_TASK INPUT_
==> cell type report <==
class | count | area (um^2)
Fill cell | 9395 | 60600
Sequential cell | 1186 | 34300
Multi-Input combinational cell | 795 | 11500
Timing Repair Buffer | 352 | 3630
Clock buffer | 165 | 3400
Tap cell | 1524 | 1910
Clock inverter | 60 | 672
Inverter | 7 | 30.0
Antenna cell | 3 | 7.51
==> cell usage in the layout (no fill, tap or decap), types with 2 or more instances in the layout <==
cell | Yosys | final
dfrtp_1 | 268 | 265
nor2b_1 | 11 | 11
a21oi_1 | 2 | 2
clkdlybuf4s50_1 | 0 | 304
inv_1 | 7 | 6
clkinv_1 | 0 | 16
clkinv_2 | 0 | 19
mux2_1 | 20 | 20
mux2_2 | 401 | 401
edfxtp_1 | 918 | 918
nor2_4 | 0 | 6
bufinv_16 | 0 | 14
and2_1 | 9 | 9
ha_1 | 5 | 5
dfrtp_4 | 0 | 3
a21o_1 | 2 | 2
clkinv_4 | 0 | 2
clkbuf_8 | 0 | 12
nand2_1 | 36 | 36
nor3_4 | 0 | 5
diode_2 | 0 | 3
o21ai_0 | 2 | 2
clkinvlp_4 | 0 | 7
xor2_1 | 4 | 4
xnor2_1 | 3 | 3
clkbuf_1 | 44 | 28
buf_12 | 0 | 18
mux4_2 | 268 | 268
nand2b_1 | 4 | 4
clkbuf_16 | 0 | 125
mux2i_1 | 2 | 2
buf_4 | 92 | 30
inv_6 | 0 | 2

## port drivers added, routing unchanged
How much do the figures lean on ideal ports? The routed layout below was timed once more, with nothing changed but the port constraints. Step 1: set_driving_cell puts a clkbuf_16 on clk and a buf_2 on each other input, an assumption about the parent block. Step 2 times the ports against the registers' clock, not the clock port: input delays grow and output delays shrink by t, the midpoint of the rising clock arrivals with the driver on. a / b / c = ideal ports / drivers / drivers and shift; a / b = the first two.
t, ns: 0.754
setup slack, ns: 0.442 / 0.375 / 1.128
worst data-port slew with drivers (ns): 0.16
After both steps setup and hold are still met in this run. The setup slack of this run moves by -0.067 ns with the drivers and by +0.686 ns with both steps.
Background: an optimization exercise with open tools, aiming at small area, a short achievable clock period and few clock cycles. Do not read the settings as production practice.
Function not checked in this run: the RTL went through the layout flow alone.
Power is estimated from default activity; no workload was simulated.

--- flow/run.sh ---
#!/bin/bash
# synth_recipe.tcl (not shown) runs the flow's synth.tcl, then flattens the netlist and writes it again
# the make line also repeats each setting of config.mk as NAME=value (left out here)
make -C /OpenROAD-flow-scripts/flow DESIGN_CONFIG=/design/flow/config.mk WORK_HOME=/design/flow/orfs CLKGATE_MAP_FILE= SYNTH_SCRIPT=/design/flow/synth_recipe.tcl finish
--- flow/config.mk ---
export PLATFORM = sky130hd
export DESIGN_NAME = block_render_top
export DESIGN_NICKNAME = block_render_top
export VERILOG_FILES = /design/flow/design.v
export SDC_FILE = /design/flow/constraint.sdc
export NUM_CORES = 4
export LEC_CHECK = 0
export CAP_MARGIN = 20
export CORE_MARGIN = 2
export CORE_UTILIZATION = 65
export CTS_CLUSTER_DIAMETER = 120
export CTS_CLUSTER_SIZE = 25
export SETUP_SLACK_MARGIN = 5
export SLEW_MARGIN = 20
--- flow/constraint.sdc ---
create_clock -name core_clock -period 8.0 [get_ports {sysclk}]
set_input_delay 1.6000 -clock core_clock [delete_from_list [all_inputs] [get_ports {sysclk}]]
set_output_delay 1.6000 -clock core_clock [all_outputs]
set_load 0.01 [all_outputs]
--- flow/design.v ---
`timescale 1ns/1ns
`default_nettype none
module board_store (
    input  logic        sysclk,
    input  logic        clear,       
    input  logic        wr_en,       
    input  logic [7:0]  adr,
    input  logic [2:0]  wr_dat,      
    input  logic [19:0] rd_sel,      
    output logic [29:0] rd_data,     
    output logic [19:0] adr_row,     
    output logic [9:0]  adr_col      
);
    localparam int board_cells = 200;
    logic [2:0]  cells [board_cells];
    logic [15:0] hraw;
    logic [15:0] lraw;
    logic [12:0] hsel;
    logic [15:0] lsel;
    logic [4:0]  h5;
    logic [9:0]  l10;
    always_comb begin
        for (int g = 0; g < 16; g++) hraw[g] = (adr[7:4] == 4'(g));
        for (int l = 0; l < 16; l++) lraw[l] = (adr[3:0] == 4'(l));
        for (int g = 0; g < 13; g++) hsel[g] = clear || (wr_en && hraw[g]);
        for (int l = 0; l < 16; l++) lsel[l] = clear || lraw[l];
    end
    always_ff @(posedge sysclk) begin
        for (int i = 0; i < board_cells; i++) begin
            if (hsel[i / 16] && lsel[i % 16]) cells[i] <= wr_dat;
        end
    end
    always_comb begin
        rd_data = '0;
        for (int r = 0; r < 20; r++) begin
            for (int c = 0; c < 10; c++) begin
                rd_data[c*3 +: 3] = rd_data[c*3 +: 3] | (cells[r*10 + c] & {3{rd_sel[r]}});
            end
        end
    end
    logic [15:0] lge;    
    logic [15:0] lle;    
    always_comb begin
        for (int x = 0; x < 16; x++) begin
            lge[x] = (adr[3:0] >= 4'(x));
            lle[x] = (adr[3:0] <= 4'(x));
        end
        for (int r = 0; r < 20; r++) begin
            int g0, g1;
            g0 = (10 * r) / 16;
            g1 = (10 * r + 9) / 16;
            if (g0 == g1) begin
                adr_row[r] = hraw[g0] && lge[10 * r - 16 * g0] && lle[10 * r + 9 - 16 * g0];
            end else begin
                adr_row[r] = (hraw[g0] && lge[10 * r - 16 * g0]) ||
                             (hraw[g1] && lle[10 * r + 9 - 16 * g1]);
            end
        end
    end
    always_comb begin
        h5  = '0;
        l10 = '0;
        adr_col = '0;
        for (int g = 0; g < 16; g++) h5[g % 5] = h5[g % 5] | hraw[g];
        for (int l = 0; l < 16; l++) l10[l % 10] = l10[l % 10] | lraw[l];
        for (int c = 0; c < 10; c++) begin
            for (int j = 0; j < 5; j++) begin
                adr_col[c] = adr_col[c] | (h5[j] && l10[(c + 40 - 6 * j) % 10]);
            end
        end
    end
endmodule
`default_nettype wire
`timescale 1ns/1ns
`default_nettype none
module block_render_top (
    input  logic        sysclk,
    input  logic        reset,
    input  logic        wb_cyc,
    input  logic        wb_stb,
    input  logic        wb_we,
    input  logic [7:0]  wb_adr,
    input  logic [7:0]  wb_dat_w,
    input  logic        scan_start,
    input  logic        vtx_ready,
    output logic [7:0]  wb_dat_r,
    output logic        wb_ack,
    output logic        scan_busy,
    output logic        scan_done,
    output logic        vtx_valid,
    output logic [10:0] vtx_x,
    output logic [10:0] vtx_y,
    output logic [5:0]  vtx_z,
    output logic [2:0]  vtx_color,
    output logic [3:0]  vtx_faces,
    output logic        vtx_last
);
    logic       rst_q;       
    logic [7:0] areg;        
    logic [2:0] dreg;        
    logic       wr_go;       
    logic       rd1, rd2;
    logic       new_req;
    assign new_req = wb_cyc && wb_stb && !wb_ack && !rd1 && !rd2;
    always_ff @(posedge sysclk) begin
        rst_q <= reset;
        areg  <= wb_adr;
        dreg  <= reset ? 3'd0 : wb_dat_w[2:0];
        if (reset) begin
            wb_ack <= 1'b0;
            wr_go  <= 1'b0;
            rd1    <= 1'b0;
            rd2    <= 1'b0;
        end else begin
            wb_ack <= (new_req && wb_we) || rd2;
            wr_go  <= new_req && wb_we;
            rd1    <= new_req && !wb_we;
            rd2    <= rd1;
        end
    end
    logic [19:0] a_rs;        
    logic [9:0]  a_col;       
    logic [20:0] rs;         
    logic [29:0] mux;        
    logic [9:0]  mocc;       
    board_store u_board_store (
        .sysclk  (sysclk),
        .clear   (rst_q),
        .wr_en   (wr_go),
        .adr     (areg),
        .wr_dat  (dreg),
        .rd_sel  (rs[19:0]),
        .rd_data (mux),
        .adr_row (a_rs),
        .adr_col (a_col)
    );
    always_comb begin
        for (int c = 0; c < 10; c++) mocc[c] = |mux[c*3 +: 3];
    end
    logic        ph_p;
    logic [9:0]  pocc;       
    logic [9:0]  nocc;       
    logic [9:0]  rem;        
    logic [9:0]  pick;       
    logic        have;
    logic        take;
    logic        emit_free;
    logic        do_pick;
    logic [2:0]  p_color;
    logic [3:0]  p_faces;
    logic [5:0]  p_x;
    logic [6:0]  p_y;
    assign have = |rem;
    always_comb begin
        logic seen;
        seen = 1'b0;
        for (int c = 0; c < 10; c++) begin
            pick[c] = rem[c] && !seen;
            seen    = seen || rem[c];
        end
    end
    always_comb begin
        p_color = '0;
        p_faces = '0;
        p_x     = '0;
        p_y     = '0;
        for (int c = 0; c < 10; c++) begin
            logic [3:0] f;
            f[3] = !pocc[c];
            f[2] = !nocc[c];
            f[1] = (c == 0) ? 1'b1 : !mocc[(c == 0) ? 0 : c - 1];
            f[0] = (c == 9) ? 1'b1 : !mocc[(c == 9) ? 9 : c + 1];
            p_color = p_color | (mux[c*3 +: 3] & {3{pick[c]}});
            p_faces = p_faces | (f & {4{pick[c]}});
            p_x     = p_x | (6'(25 + 3 * c) & {6{pick[c]}});
        end
        for (int r = 0; r < 20; r++) begin
            p_y = p_y | (7'(12 + 3 * r) & {7{rs[r]}});
        end
    end
    logic [5:0] ox;
    logic [6:0] oy;
    logic [2:0] ok;
    logic [2:0] ocolor;
    logic [3:0] ofaces;
    logic       olast;
    logic       ovalid;
    assign take      = ovalid && vtx_ready;
    assign emit_free = !ovalid || (olast && vtx_ready);
    assign do_pick   = scan_busy && ph_p && have && emit_free;
    always_ff @(posedge sysclk) begin
        if (reset) begin
            ovalid <= 1'b0;
        end else if (do_pick) begin
            ovalid <= 1'b1;
        end else if (take && olast) begin
            ovalid <= 1'b0;
        end
    end
    always_ff @(posedge sysclk) begin
        if (do_pick) begin
            ox     <= p_x;
            oy     <= p_y;
            ok     <= 3'd0;
            olast  <= 1'b0;
            ocolor <= p_color;
            ofaces <= p_faces;
        end else if (rd2) begin
            ocolor <= p_color;
        end else if (take) begin
            ok    <= ok + 3'd1;
            olast <= (ok == 3'd6);
            ox    <= ok[0] ? ox - 6'd3 : ox + 6'd3;
            if (ok[0]) oy <= ok[1] ? oy - 7'd3 : oy + 7'd3;
        end
    end
    always_ff @(posedge sysclk) begin
        if (reset) begin
            scan_busy <= 1'b0;
            scan_done <= 1'b0;
            rs        <= '0;
            ph_p      <= 1'b0;
        end else begin
            scan_done <= 1'b0;
            if (!scan_busy) begin
                ph_p <= 1'b0;
                if (scan_start) begin
                    scan_busy <= 1'b1;
                    rs        <= 21'd2;
                end else if (rd1) begin
                    rs        <= {1'b0, a_rs};
                end else begin
                    rs        <= 21'd1;
                end
            end else if (!ph_p) begin
                if (have) begin
                    ph_p <= 1'b1;
                    rs   <= rs >> 1;
                end else if (rs[20]) begin
                    scan_busy <= 1'b0;
                    scan_done <= 1'b1;
                    rs        <= 21'd1;
                end else begin
                    rs <= rs << 1;
                end
            end else if (!have) begin
                ph_p <= 1'b0;
                if (rs[19]) begin
                    scan_busy <= 1'b0;
                    scan_done <= 1'b1;
                    rs        <= 21'd1;
                end else begin
                    rs <= rs << 2;
                end
            end
        end
    end
    always_ff @(posedge sysclk) begin
        if (!scan_busy) begin
            if (scan_start) begin
                rem  <= mocc;
                pocc <= '0;
            end else if (rd1) begin
                rem  <= a_col;
            end
        end else if (!ph_p) begin
            if (have) begin
                nocc <= mocc;
            end else begin
                pocc <= '0;
                rem  <= mocc;
            end
        end else if (!have) begin
            pocc <= mocc;
            rem  <= nocc;
        end else if (do_pick) begin
            rem <= rem & ~pick;
        end
    end
    assign wb_dat_r  = {5'd0, ocolor};
    assign vtx_valid = ovalid;
    assign vtx_x     = {2'b00, ox, 3'b000};
    assign vtx_y     = {1'b0, oy, 3'b100};
    assign vtx_z     = {1'b0, ok[2], ok[2], 3'b000};
    assign vtx_color = ocolor;
    assign vtx_faces = ofaces;
    assign vtx_last  = olast;
endmodule
`default_nettype wire
==> flow_summary.yaml <==
outcome:
  status: "finished clean"
global_routing:
  grt.total_usage_pct: 36.4
  grt_pass1_vias: 18277
  grt-ovfl-total: 0
  antenna_found_initial: 0
  grt_pass1_wl_mm: 123
  grt_max_degree: 112
critical_path:
  worst_setup_path_end_kind: "flip-flop"
  r2r_cells: 8
  crit_family: "simple AND/OR/NAND/NOR gates"
  cp_slowest_stage_delay_ps: 470
  cp.arrival_ps: 3390
  crit_chain: "buf_6 -> a22oi_1 -> nand2_1 -> nor3_2 -> nand4_1 -> nor2_1 -> o22ai_1 -> a21o_1"
  crit_slowest_cell: "dfxtp_2"
  crit_cells: 8
  critical_path_class: "flip-flop to flip-flop"
  r2r_slack_ps: 5000
  cp_max_fo: 25
  startpoint_type: "flip-flop"
  cp.required_ps: 8390
  cp_num_buf_inv: 1
power:
  p_clk_share_pct: 25.7
  power.leakage_nw: 9.72
  intPower_w: 0.00531
  seqPwrFrac_pct: 62.6
  ir_worst_vdd_uv: 183
  p_sw_w: 0.00179
  powerDensity_nw_per_um2: 232
  switching_share_pct: 25.2
  p_comb_share_pct: 11.7
logic_synthesis:
  avgSynthCellArea_um2: 13.7
  ys_seq_area_share_pct: 71.3
  synth_edf_count: 650
  synthArstFlopShare_pct: 0
  syn_area_um2: 28600
  synth_ff_type: "edfxtp_1"
  synth_top_cell_area_share_pct: 68.1
  synth_top_cell_by_area: "edfxtp_1"
  synthTopCellsByCount: "650 x edfxtp_1, 286 x nor2_1, 133 x a22oi_1"
  synth_seq_cells: 695
  synth.distinct_cells: 78
  ys_warn_count: 3
  synth_area_leaders: "edfxtp_1 68%, nor2_1 3.7%, a22oi_1 3.5%"
  syn-instance-count: 2097
  synth.most_common_cell: "edfxtp_1"
cts:
  clkTransAtPathRegs_ps: 120
  cts_hold_buf: 0
  cts_htree_levels: 1
  cts-root-buf: "clkbuf_16"
  insertion_delay_ps: 640
  cts_buffers: 31
  clock-sinks: 695
  cts_tree: "done"
  cts_buffer_depth: 3
job:
  max_cap_viol_count: 0
sta:
  totalNegativeSetupSlack_ps: 0
  slew-limit-headroom_pct: 22.9
  worst_pin_slew_ps: 1160
  fin_skew_ps: 27.8
  setup_violations: 0
  slew_violations: 0
  fin_crit_sh_pct: 37.5
  finalCriticalPeriod_ps: 3000
  finalHoldViolCount: 0
  fmax_mhz: 334
  rsz0062_at_grt: "true"
routing:
  met3WireLength_mm: 9.94
  wl_met2_mm: 38.4
  drt_wl_total_mm: 83.9
  final_antenna_net_count: 0
  wl_per_cell_um: 31.4
  drtIter0Drc: 2932
  top_layer: "met4"
  drt-pass1-iter-count: 6
  vias_per_cell: 7.21
  drc: 0
  vias: 19258
  wl_met1_mm: 31.7
floorplan:
  start_util_pct: 66.2
  fp.dieArea_um2: 45800
  design.core.area_um2: 43300
  die_y_um: 214
  num_rows: 76
  die_w_um: 214
  io_pins: 71
finish:
  drive_gt1_share_pct: 8.25
  n_antenna_cell: 0
  nets: 2097
  final_area_um2: 30700
  area_growth_pct: 7.05
place:
  portBuffers: 47
  post_dp_cell_area_um2: 29600
  place_congestion: 0.949
  dp_hpwl_mm: 50.1
min_path:
  hold_depth: 2
  hold_class: "flip-flop to flip-flop"
-- layer usage --
metal / track usage [%] / vias to the layer above
met4: 15.0 / 0
met3: 7.14 / 211
li1: - / 8052
met2: 55.8 / 1337
met5: 0 / -
met1: 51.8 / 9658
-- registers in the layout (all words and copies together) (netlist names), 3 cells and up --
name / cells
rem: 10
dreg: 3
ox: 6
ofaces: 4
u_board_store.cells: 600
rs: 21
areg: 8
nocc: 10
oy: 7
pocc: 10
ocolor: 3
ok: 3
-- worst min-delay path, stage by stage, from the launching register on --
cell and delay [ps]:
dfxtp_1 340, nand2_1 60, a21oi_1 50
-- stage by stage --
| stage | cells | setup slack, ps | utilization, % | hold slack, ps | total power, W |
|---|---|---|---|---|---|
| 2_1_floorplan | 2113 | 5160 | - | 485 | 0.00498 |
| 3_3_place_gp | 2598 | 4000 | 68.3 | 459 | 0.00529 |
| 3_5_place_dp | 2598 | 4010 | 68.3 | 475 | 0.00531 |
| 4_1_cts | 2670 | 4950 | 70.7 | 486 | 0.00707 |
| 5_1_grt | 2670 | 4930 | 70.9 | 507 | 0.00730 |
| 6_report | 2670 | 5000 | 70.9 | 494 | 0.00710 |
-- timing repair --
action,in CTS,in global routing
setup buffers,15,0
gates resized for setup,53,22
pin swaps,1,0
endpoints found under the setup margin,132,222
-- cells in the final DEF (no fill, tap or decap), types with 24 or more instances in the layout --
| cell type | n |
|---|---|
| a22o_1 | 88 |
| a22oi_1 | 133 |
| inv_1 | 25 |
| dlygate4sd2_1 | 27 |
| nand2_1 | 121 |
| o22ai_1 | 26 |
| nor2_1 | 280 |
| o21ai_0 | 31 |
| clkbuf_1 | 24 |
| and3_1 | 29 |
| nor3_1 | 41 |
| edfxtp_1 | 650 |
| a21oi_1 | 60 |
| clkbuf_16 | 31 |
| nand4_1 | 27 |
| a221oi_1 | 86 |
| buf_4 | 47 |
-- area by class of cell --
class                   count  area [um2]
repair buffers            100         852
clock buffers              56         880
inverters                  27         101
clock inverters             1        5.00
fillers                  2971       12600
multi-input cells        1206        7630
well taps                 585         732
flip-flops and latches    695       20500
-- kinds of logic after synthesis --
| family | count (synthesis) | synth area share [%] |
|---|---|---|
| muxes | 10 | 0.402 |
| other | 2 | 0.0262 |
| and+or+nand+nor | 615 | 9.80 |
| AOI/OAI and AO/OA | 535 | 14.1 |
| adders and majority gates | 13 | 0.620 |
| xor gates and xnor gates | 15 | 0.459 |
| DFF | 695 | 71.3 |
| buffers and inverters | 212 | 3.35 |
-- power groups by stage --
stage	clock (W)	sequential (W)	combinational (W)
after CTS	0.00182	0.00444	0.000810
after floorplan	0	0.00447	0.000507
after global routing	0.00194	0.00447	0.000891
final	0.00182	0.00445	0.000832
after detailed placement	0	0.00453	0.000786
after global placement	0	0.00452	0.000770
-- worst paths after layout --
kind | startpoint | end
setup / recovery | rs[19]$_SDFFE_PP0P_ | rem[6]$_DFFE_PP_
hold / removal | olast$_SDFFE_PP0P_ | olast$_SDFFE_PP0P_
setup reg to reg | rs[19]$_SDFFE_PP0P_ | rem[6]$_DFFE_PP_
hold reg to reg | olast$_SDFFE_PP0P_ | olast$_SDFFE_PP0P_

==> port drivers added, routing unchanged <==
Ports are ideal in the flow. The routed layout listed here was re-timed in OpenROAD. Step 1: set_driving_cell puts a clkbuf_16 on sysclk and a buf_2 on each other input, an assumption about the parent block. Step 2 moves the port delays by t, midway between the first and last clock arrival at a register: inputs arrive t later, outputs are due t later. That takes back most of the time a late clock gives input paths. Three values: ideal, step 1, step 2; two values: the first two.
t, ns: 0.691
setup WS [ns]: 5.004 / 4.967 / 4.342
clock arrival spread, ns: 0.028 / 0.028
worst register clock-pin slew, ns: 0.12 / 0.12
worst slew at a driven data input, ns: 0.06
After both steps setup and hold are still met in this run. For this run, drivers alone change the setup slack by -0.037 ns; drivers and shift together by -0.662 ns.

_REQUIREMENT_
The lines running from the start of the data through the one that contains "worst data-port slew with drivers (ns): 0.16" should be reproduced exactly, and only those.

_EXERCISE SOLUTION_
==> cell type report <==
class | count | area (um^2)
Fill cell | 9395 | 60600
Sequential cell | 1186 | 34300
Multi-Input combinational cell | 795 | 11500
Timing Repair Buffer | 352 | 3630
Clock buffer | 165 | 3400
Tap cell | 1524 | 1910
Clock inverter | 60 | 672
Inverter | 7 | 30.0
Antenna cell | 3 | 7.51
==> cell usage in the layout (no fill, tap or decap), types with 2 or more instances in the layout <==
cell | Yosys | final
dfrtp_1 | 268 | 265
nor2b_1 | 11 | 11
a21oi_1 | 2 | 2
clkdlybuf4s50_1 | 0 | 304
inv_1 | 7 | 6
clkinv_1 | 0 | 16
clkinv_2 | 0 | 19
mux2_1 | 20 | 20
mux2_2 | 401 | 401
edfxtp_1 | 918 | 918
nor2_4 | 0 | 6
bufinv_16 | 0 | 14
and2_1 | 9 | 9
ha_1 | 5 | 5
dfrtp_4 | 0 | 3
a21o_1 | 2 | 2
clkinv_4 | 0 | 2
clkbuf_8 | 0 | 12
nand2_1 | 36 | 36
nor3_4 | 0 | 5
diode_2 | 0 | 3
o21ai_0 | 2 | 2
clkinvlp_4 | 0 | 7
xor2_1 | 4 | 4
xnor2_1 | 3 | 3
clkbuf_1 | 44 | 28
buf_12 | 0 | 18
mux4_2 | 268 | 268
nand2b_1 | 4 | 4
clkbuf_16 | 0 | 125
mux2i_1 | 2 | 2
buf_4 | 92 | 30
inv_6 | 0 | 2

## port drivers added, routing unchanged
How much do the figures lean on ideal ports? The routed layout below was timed once more, with nothing changed but the port constraints. Step 1: set_driving_cell puts a clkbuf_16 on clk and a buf_2 on each other input, an assumption about the parent block. Step 2 times the ports against the registers' clock, not the clock port: input delays grow and output delays shrink by t, the midpoint of the rising clock arrivals with the driver on. a / b / c = ideal ports / drivers / drivers and shift; a / b = the first two.
t, ns: 0.754
setup slack, ns: 0.442 / 0.375 / 1.128
worst data-port slew with drivers (ns): 0.16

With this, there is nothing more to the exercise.